Epicentro social

Epicentro social

PEDRO GIL ITURBIDES
Antes de que muchos estadounidenses hicieran del placer y de la droga el norte de sus vidas, el epicentro de esa sociedad estuvo en las bibliotecas. Todavía, en medio de las tensiones generadas por los estupefacientes, esas bibliotecas son importante punto de referencia para la comunidad. Pero en el principio, ellas constituyeron el nudo gordiano de los trabajos para la constitución de los Estados Unidos de Norteamérica. De este aserto, sostenido por Thomas Paine, testigo y actor de aquellos sucesos, quiero hablarles, para hablar de nosotros.

Cuando los fundadores de aquella nación se dispusieron a independizarse de Inglaterra, se reunieron en Filadelfia para redactar un proyecto de ley fundamental. Escrita la misma, la hicieron llegar a las ciudades y poblados de las trece provincias de la colonia inglesa de Norteamérica, comprometidas en el proceso. ¿Dónde se reunieron los representantes de esas comunidades?

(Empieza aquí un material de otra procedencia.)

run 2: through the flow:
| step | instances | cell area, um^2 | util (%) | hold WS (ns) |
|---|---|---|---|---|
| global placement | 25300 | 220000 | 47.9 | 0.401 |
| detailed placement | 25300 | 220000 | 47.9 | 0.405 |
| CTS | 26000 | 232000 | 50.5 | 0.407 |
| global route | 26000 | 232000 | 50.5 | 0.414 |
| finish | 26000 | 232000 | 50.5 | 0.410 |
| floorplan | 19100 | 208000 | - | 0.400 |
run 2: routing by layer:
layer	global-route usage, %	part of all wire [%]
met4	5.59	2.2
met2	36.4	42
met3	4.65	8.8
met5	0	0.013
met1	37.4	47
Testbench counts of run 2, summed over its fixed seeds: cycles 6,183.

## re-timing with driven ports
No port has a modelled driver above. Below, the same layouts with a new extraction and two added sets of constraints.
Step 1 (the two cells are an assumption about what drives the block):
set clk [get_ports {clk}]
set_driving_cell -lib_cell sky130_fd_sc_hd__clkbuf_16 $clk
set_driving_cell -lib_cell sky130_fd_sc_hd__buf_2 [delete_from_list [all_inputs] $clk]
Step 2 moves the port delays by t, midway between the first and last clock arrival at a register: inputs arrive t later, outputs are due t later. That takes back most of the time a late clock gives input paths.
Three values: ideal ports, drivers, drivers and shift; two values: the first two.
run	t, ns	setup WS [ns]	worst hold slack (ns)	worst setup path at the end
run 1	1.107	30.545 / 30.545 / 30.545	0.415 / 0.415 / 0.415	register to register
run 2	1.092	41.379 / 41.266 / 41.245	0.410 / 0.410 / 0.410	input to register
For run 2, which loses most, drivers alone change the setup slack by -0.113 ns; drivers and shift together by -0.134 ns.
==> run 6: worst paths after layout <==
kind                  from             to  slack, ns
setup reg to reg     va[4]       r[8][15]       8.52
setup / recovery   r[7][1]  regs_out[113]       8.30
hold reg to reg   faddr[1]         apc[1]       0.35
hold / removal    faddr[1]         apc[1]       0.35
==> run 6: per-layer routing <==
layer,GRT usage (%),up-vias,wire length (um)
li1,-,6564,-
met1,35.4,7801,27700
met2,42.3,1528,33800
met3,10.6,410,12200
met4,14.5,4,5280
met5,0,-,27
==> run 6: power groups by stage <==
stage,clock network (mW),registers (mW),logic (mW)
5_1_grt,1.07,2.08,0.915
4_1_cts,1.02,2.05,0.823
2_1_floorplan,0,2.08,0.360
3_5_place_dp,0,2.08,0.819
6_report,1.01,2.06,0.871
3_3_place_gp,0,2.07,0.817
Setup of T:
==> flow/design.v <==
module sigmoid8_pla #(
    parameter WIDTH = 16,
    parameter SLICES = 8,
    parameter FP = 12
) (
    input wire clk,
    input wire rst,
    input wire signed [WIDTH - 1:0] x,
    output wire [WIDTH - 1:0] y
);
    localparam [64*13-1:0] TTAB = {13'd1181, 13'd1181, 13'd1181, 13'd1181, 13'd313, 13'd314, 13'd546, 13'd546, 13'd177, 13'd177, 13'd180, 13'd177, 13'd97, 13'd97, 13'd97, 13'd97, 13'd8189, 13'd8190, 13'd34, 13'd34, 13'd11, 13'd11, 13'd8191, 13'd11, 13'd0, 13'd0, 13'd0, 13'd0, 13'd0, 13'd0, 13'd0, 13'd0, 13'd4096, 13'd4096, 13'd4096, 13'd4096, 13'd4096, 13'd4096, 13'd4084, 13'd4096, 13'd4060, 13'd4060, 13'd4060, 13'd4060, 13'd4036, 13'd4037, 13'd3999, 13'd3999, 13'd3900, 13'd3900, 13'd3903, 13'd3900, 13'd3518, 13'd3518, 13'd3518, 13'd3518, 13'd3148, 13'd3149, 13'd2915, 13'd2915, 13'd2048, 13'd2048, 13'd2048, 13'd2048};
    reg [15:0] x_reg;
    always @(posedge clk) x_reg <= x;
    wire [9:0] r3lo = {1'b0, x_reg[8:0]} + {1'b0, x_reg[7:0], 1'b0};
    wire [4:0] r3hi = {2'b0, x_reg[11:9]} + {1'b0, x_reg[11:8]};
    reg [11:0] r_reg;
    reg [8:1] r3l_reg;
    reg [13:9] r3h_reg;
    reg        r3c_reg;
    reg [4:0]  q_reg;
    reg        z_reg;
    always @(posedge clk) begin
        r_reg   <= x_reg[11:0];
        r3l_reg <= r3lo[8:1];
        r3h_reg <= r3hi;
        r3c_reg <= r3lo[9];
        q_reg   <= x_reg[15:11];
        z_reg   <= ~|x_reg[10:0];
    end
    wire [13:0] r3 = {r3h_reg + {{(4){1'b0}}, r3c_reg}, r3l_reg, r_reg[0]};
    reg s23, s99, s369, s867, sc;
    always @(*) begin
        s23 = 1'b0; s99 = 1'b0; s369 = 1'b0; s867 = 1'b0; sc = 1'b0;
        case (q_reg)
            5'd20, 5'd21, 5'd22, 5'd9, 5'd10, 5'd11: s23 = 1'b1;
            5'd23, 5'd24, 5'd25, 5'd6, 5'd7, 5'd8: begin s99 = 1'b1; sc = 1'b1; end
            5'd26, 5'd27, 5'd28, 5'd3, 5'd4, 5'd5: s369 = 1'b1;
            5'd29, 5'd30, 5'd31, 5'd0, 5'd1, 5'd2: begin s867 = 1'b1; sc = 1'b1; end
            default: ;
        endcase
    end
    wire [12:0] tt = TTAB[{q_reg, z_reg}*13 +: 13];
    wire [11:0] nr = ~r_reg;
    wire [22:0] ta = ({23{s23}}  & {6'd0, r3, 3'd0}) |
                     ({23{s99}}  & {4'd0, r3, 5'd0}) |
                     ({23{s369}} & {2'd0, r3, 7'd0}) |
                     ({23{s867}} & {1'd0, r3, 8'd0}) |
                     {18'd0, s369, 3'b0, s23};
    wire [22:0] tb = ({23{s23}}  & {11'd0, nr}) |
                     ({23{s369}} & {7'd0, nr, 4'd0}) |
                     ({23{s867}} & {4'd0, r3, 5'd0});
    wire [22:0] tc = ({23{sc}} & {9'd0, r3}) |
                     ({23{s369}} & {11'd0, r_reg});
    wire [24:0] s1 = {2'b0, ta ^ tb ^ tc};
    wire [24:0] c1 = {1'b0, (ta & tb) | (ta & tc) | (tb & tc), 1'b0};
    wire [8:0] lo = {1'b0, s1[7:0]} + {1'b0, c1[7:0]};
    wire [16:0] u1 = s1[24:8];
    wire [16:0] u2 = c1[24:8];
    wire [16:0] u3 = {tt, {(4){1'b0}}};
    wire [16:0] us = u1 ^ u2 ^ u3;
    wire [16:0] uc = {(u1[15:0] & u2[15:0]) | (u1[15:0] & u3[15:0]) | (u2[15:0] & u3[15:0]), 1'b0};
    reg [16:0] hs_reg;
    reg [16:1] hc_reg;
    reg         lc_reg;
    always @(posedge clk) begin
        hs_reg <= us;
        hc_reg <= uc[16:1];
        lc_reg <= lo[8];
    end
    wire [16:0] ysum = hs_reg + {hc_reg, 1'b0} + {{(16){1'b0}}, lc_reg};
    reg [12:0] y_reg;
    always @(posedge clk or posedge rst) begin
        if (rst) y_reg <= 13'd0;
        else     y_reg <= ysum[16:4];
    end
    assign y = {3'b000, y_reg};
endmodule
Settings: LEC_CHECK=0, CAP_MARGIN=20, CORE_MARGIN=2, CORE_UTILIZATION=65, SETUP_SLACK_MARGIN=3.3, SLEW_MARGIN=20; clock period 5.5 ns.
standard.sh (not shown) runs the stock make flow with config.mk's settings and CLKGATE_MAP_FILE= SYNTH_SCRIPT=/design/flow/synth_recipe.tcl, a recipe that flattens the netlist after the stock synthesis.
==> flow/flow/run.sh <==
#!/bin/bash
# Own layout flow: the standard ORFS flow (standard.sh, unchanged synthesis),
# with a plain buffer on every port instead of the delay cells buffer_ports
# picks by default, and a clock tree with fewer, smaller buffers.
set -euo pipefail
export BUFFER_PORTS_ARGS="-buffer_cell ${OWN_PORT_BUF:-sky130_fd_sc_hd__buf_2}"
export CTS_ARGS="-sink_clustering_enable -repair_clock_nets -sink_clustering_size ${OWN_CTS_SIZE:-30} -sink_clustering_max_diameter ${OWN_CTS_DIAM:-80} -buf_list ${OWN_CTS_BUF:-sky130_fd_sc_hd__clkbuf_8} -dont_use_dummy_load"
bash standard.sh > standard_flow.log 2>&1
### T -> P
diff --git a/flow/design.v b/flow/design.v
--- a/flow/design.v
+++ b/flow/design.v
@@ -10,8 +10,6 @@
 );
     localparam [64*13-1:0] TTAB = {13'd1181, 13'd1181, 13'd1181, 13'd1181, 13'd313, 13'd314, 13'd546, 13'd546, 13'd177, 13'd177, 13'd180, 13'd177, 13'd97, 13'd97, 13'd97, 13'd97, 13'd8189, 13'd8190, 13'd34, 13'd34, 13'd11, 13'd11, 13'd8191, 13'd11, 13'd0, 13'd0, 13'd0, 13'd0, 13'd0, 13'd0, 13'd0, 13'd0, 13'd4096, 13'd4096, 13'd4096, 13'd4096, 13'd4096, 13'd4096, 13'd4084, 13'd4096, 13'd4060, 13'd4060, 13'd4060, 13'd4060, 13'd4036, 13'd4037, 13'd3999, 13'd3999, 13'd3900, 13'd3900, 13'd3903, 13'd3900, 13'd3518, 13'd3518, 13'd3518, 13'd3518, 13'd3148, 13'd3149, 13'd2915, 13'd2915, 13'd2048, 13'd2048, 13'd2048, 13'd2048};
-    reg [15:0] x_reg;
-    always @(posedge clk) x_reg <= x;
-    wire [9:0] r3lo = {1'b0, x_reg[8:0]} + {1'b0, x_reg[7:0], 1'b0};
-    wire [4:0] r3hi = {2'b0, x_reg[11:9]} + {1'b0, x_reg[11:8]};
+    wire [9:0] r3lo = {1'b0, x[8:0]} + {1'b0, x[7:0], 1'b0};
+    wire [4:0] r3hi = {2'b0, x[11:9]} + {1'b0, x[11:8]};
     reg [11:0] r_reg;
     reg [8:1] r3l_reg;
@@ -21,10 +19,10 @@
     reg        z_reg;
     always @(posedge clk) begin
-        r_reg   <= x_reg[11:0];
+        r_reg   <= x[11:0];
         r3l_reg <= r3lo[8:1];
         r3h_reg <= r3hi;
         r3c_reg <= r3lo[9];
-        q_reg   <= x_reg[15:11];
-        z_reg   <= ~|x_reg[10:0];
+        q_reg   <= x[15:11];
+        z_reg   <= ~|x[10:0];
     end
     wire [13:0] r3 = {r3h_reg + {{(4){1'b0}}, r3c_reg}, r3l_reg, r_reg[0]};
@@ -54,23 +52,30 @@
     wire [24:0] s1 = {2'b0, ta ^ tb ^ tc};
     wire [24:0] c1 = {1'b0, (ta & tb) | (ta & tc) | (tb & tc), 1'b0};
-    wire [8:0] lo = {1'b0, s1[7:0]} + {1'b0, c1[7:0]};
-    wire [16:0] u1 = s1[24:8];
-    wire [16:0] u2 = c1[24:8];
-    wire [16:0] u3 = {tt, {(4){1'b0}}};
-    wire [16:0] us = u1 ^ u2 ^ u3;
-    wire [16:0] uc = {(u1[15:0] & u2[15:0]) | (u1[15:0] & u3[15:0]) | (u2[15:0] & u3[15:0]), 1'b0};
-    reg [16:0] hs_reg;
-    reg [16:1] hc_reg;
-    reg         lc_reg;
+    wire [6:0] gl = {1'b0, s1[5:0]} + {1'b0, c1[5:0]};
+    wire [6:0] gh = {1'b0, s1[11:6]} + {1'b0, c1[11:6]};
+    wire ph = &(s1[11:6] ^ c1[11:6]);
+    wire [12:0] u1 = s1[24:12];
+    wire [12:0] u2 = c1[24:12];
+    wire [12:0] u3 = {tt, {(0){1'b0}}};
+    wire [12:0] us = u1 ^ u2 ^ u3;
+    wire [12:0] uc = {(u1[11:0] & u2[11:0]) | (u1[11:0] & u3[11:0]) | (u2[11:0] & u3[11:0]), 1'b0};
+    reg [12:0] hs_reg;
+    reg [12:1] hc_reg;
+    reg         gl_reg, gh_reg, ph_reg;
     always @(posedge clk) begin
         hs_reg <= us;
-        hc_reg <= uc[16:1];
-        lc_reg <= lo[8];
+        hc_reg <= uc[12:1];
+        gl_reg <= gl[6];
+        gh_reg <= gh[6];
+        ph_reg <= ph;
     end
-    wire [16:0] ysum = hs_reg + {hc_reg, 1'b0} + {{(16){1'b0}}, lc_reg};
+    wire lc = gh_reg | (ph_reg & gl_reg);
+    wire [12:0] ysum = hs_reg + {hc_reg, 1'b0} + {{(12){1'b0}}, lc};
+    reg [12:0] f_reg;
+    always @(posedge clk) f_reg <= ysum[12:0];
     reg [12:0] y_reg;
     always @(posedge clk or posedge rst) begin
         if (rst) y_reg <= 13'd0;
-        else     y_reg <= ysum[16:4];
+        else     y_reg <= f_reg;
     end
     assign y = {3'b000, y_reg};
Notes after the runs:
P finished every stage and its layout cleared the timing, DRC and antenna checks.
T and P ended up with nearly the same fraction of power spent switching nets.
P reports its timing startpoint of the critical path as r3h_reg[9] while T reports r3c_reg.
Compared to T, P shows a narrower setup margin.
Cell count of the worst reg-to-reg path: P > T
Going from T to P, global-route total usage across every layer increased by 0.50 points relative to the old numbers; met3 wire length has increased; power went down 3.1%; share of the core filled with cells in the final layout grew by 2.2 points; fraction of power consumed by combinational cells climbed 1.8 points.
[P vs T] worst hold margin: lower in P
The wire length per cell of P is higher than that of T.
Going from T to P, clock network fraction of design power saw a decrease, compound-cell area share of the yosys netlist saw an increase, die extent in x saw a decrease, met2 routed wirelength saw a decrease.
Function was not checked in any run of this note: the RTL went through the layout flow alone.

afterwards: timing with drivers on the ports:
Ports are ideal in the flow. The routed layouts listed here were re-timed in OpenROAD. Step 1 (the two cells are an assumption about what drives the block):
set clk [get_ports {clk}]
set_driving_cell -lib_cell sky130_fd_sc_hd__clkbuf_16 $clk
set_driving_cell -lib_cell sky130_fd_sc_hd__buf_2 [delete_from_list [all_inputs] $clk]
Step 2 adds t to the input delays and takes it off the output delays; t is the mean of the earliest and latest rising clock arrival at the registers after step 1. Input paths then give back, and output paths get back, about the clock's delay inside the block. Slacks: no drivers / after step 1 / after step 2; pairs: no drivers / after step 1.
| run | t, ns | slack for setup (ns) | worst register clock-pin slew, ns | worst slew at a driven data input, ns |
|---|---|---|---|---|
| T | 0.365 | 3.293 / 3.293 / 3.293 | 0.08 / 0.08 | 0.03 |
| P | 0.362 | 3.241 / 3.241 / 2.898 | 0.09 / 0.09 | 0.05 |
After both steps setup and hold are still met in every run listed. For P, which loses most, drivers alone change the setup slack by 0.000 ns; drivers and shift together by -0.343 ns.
This design comes from an exercise in tuning for small area, a short achievable clock period and few clock cycles per item on the open sky130 flow, not from production work. Where RTL was checked, it was by simulation tests only, not by an equivalence proof against the original. Power figures rest on the tool's default switching activity, not on a simulated workload.

==> flow/design.v (excerpt) <==
module image_filter (
    input clk,
    input reset,
    input        in_valid,
    output       in_ready,
    input  [7:0] in_pixel,
    input [12:0] image_width,
    input [10:0] image_height,
    input [8:0] kernel_1,
    input [8:0] kernel_2,
    input [8:0] kernel_3,
    input [8:0] kernel_4,
    input [8:0] kernel_5,
    input [8:0] kernel_6,
    input [8:0] kernel_7,
    input [8:0] kernel_8,
    input [8:0] kernel_9,
    output       out_valid,
    output [7:0] out_pixel
);
For scale: ~4,500 flip-flops, ~130 I/O pins, ~160,000 um2 of cells after synthesis.
==> flow/config.mk <==
export PLATFORM = sky130hd
export DESIGN_NAME = image_filter
export DESIGN_NICKNAME = image_filter
export VERILOG_FILES = /design/flow/design.v
export SDC_FILE = /design/flow/constraint.sdc
export NUM_CORES = 4
export LEC_CHECK = 0
export CAP_MARGIN = 20
export CORE_MARGIN = 2
export CORE_UTILIZATION = 45
export CTS_CLUSTER_DIAMETER = 70
export CTS_CLUSTER_SIZE = 28
export PLACE_DENSITY = 0.6
export SLEW_MARGIN = 20
==> flow/constraint.sdc <==
create_clock -name core_clock -period 11.5 [get_ports {clk}]
set_input_delay 2.3000 -clock core_clock [delete_from_list [all_inputs] [get_ports {clk}]]
set_output_delay 2.3000 -clock core_clock [all_outputs]
set_load 0.01 [all_outputs]
standard.sh (not shown) runs the stock make flow with config.mk's settings and CLKGATE_MAP_FILE= SYNTH_SCRIPT=/design/flow/synth_recipe.tcl, a recipe that flattens the netlist after the stock synthesis.
==> flow/flow/run.sh <==
#!/bin/bash
# Own layout flow: the standard ORFS flow (standard.sh, unchanged
# synthesis, floorplan, power grid, placement, CTS and routing) with
#  - port buffers of type buf_2 instead of the default delay buffer,
#  - repair_timing asked for more setup slack than the clock period needs
#    (the constraints and the clock period stay the design's),
#  - CTS sink clustering set here.
# Each tool's output goes to the ORFS logs under orfs/logs; make's own output
# goes to flow_make.log in this folder.
set -euo pipefail
MARGIN=${MARGIN:-7.4}
bash standard.sh \
  "BUFFER_PORTS_ARGS=-buffer_cell sky130_fd_sc_hd__buf_2" \
  "SETUP_SLACK_MARGIN=$MARGIN" \
  "CTS_ARGS=-sink_clustering_enable -repair_clock_nets -sink_clustering_size 28 -sink_clustering_max_diameter 70" \
  finish > flow_make.log 2>&1
The baseline produced a clean layout.
Testbench counts at the start, summed over its fixed seeds: cycles 44,250, items 33,706.
Rerun with:
==> flow/run.sh (new file) <==
#!/bin/bash
# synth_recipe.tcl (not shown) runs the flow's synth.tcl, then flattens the netlist and writes it again
# the make line also repeats each setting of config.mk as NAME=value (left out here)
make -C /OpenROAD-flow-scripts/flow DESIGN_CONFIG=/design/flow/config.mk WORK_HOME=/design/flow/orfs CLKGATE_MAP_FILE= SYNTH_SCRIPT=/design/flow/synth_recipe.tcl finish
removed: flow/flow/run.sh
removed: flow/standard.sh
Design area stays flat.
Worst setup slack is worse by 0.15 ns.
Critical path depth went down by 7.
Core utilization went up by 0.13 points.
Power hardly moves.
Clock skew came out lower by 0.050 ns.
Area after synthesis is unchanged.
Worst hold slack barely changes.
Wire length hardly moves.
First-iteration DRC count rises by about 6.4%.


== red ==
Another version of the RTL of image_filter (not shown whole).
Size: roughly 7000 cells after synthesis, roughly 130 I/O pins.
Settings: LEC_CHECK=0, CAP_MARGIN=20, CORE_MARGIN=2, CORE_UTILIZATION=45, PLACE_DENSITY=0.6, SLEW_MARGIN=20; clock period 11.5 ns.
run.sh (not shown) runs the stock make flow with config.mk's settings and CLKGATE_MAP_FILE= SYNTH_SCRIPT=/design/flow/synth_recipe.tcl, a recipe that flattens the netlist after the stock synthesis.
Stock flow here: none of the scripts above is used.
red: all stages complete, timing, DRC and antenna checks passed
For blue, these inputs were changed with respect to red:
- setting CTS_CLUSTER_SIZE to 32 for the first time
- setting CTS_CLUSTER_DIAMETER to 80 for the first time
==> comparison <==
blue vs red: share of power burned in combinational logic up
Post-route minimum period came out lower on blue than on red.
blue vs red, instance count: blue lower
In blue, all-layer global routing usage is lower than in red.
Looking at blue and red, the fraction of cell area in non-clock buffers is a wash.
Looking at start point of the critical path, the conv_unit.sum[7] result is from blue; the conv_unit.sum[9] one comes from red.
No run of this note included a check of the RTL's function; only the layout flow was run.


Setup of sierra:
Another version of the RTL of image_filter (not shown whole).
Size in the first run: about 6,600 cells after synthesis, ~4,600 flip-flops, about 130 I/O pins, roughly 150,000 um^2 of cells after synthesis.
clock: 11.5 ns
lec_check: 0
cap_margin: 20
core_margin: 2
core_utilization: 45
cts_cluster_diameter: 70
cts_cluster_size: 28
place_density: 0.6
slew_margin: 20
standard.sh (not shown) runs the stock make flow with config.mk's settings and CLKGATE_MAP_FILE= SYNTH_SCRIPT=/design/flow/synth_recipe.tcl, a recipe that flattens the netlist after the stock synthesis.
==> flow/flow/run.sh <==
#!/bin/bash
set -euo pipefail
MARGIN=${MARGIN:-7.75}
bash standard.sh \
  "SYNTH_ARGS=-noabc" \
  "BUFFER_PORTS_ARGS=-buffer_cell sky130_fd_sc_hd__buf_2" \
  "PRE_RESIZE_TCL=$PWD/flow/pre_resize.tcl" \
  "SETUP_SLACK_MARGIN=$MARGIN" \
  "CTS_ARGS=-sink_clustering_enable -repair_clock_nets -sink_clustering_size 28 -sink_clustering_max_diameter 70 -dont_use_dummy_load" \
  finish > flow_make.log 2>&1
==> flow/flow/pre_resize.tcl <==
# Fanout limit for repair_design, so that high-fanout nets (the line buffer
# shift enable) get a balanced buffer tree. Timing constraints are unchanged.
set_max_fanout 32 [current_design]
Every stage of the flow completed for sierra, and the final layout passed the timing, DRC and antenna checks.
Testbench counts of sierra, summed over its fixed seeds: cycles 44,250, items 33,706.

Dice Paine que en las bibliotecas. Y en el local de las mismas discutían el texto encomendado a la consideración colectiva, pues debían devolverlo con sus puntos de vista.

También, cuenta este autor, se reunían en sus casas, sobre todo en las comunidades rurales, y conocían del texto en el seno de la familia. En ello, conforme se desprende de la lectura de “Los Derechos del Hombre”, una de sus obras, consumían ardor, interés, diligente disposición, amor.

Por esa misma época, entre tres y cuatro lustros más tarde, nos desprendíamos los dominicanos de los archivos de los primitivos centros de documentación del país. La cesión a Francia del territorio de la parte este determinó la emigración de muchas familias, y sus esclavos.

Pero también el cierre de los archivos públicos, y el envío de su acervo hacia los archivos oficiales de La Habana, Nueva España o Sevilla. Este paso acentuó una tendencia hacia la incuria nacional, despertada desde los días primeros de la conquista.

La ocupación de la parte española de la isla por los remanentes de las tropas francesas enviadas a Haití, indujo a esconder libros y otros instrumentos del saber. En documentos copiados en los archivos de Simancas y Sevilla por don Máximo Coiscou Henríquez, se hallan referencias a esta actitud. Las tropas napoleónicas entraban a los conventos e Iglesias y despojaban a los sacerdotes de libros y otros documentos, así como de enseres diversos. La única posesión que les permitían era un breviario de oraciones. Y una sotana.

La reconquista no significó la reversión del degradante paso. Y fue suerte que no se dispusiera, pues los haitianos habrían de aniquilar, después de enero de 1822, las escasas conquistas logradas en el campo del saber. Rosa Duarte nos recuerda en sus apuntes, que permanecieron abiertas las aulas particulares de maestros que ofrecían lecciones, casi por amor a la sabiduría. Fueron cerradas las escuelas formales, la vieja Universidad de Santo Tomás de Aquino y el Seminario Pontificio. Nada que fuese nido del saber podía permanecer abierto.

La reapertura de escuelas, tras la declaración de independencia de 1844, refleja lo que ha sido el pensamiento dominicano desde aquellos días. La dejadez, cuando no la negligencia, se hizo patente en los hechos. Las bibliotecas no fueron objetivo propio de las gestiones de esos tiempos, sino casi hasta concluir el siglo. Solamente después de la restauración parécenos importante el libro. Vemos entonces, anuncios en las publicaciones hebdomadarias, como la Gaceta de Santo Domingo y luego en otras privadas, sobre su venta en varias tiendas.

Trascendente en este camino es la obra de José Gabriel García con la librería que fomenta, y la imprenta que más tarde regentean sus descendientes. Pero ni ésta ni otras obras similares, posteriores, nos inclinan a concebir en la lectura, la necesidad de liarnos con el saber.

Quizá por ello, más que el ambiente festivo que proyecta, ésta deba ser la finalidad de las ferias del libro. Y para que se consiga este propósito se requerirá más que una muestra. Se necesitará una labor de carácter permanente, con una cadena de bien atendidas bibliotecas públicas, en las que se fomente el amor a la lectura. Las mismas, con y sin equipos informáticos, deben irradiar conocimientos a las comunidades. Tal vez no para que sean epicentro del quehacer de una comunidad. Pero sí un faro desde el cual se proyecten los saberes acumulados por la humanidad, y el amor a los instrumentos para aprehenderlos.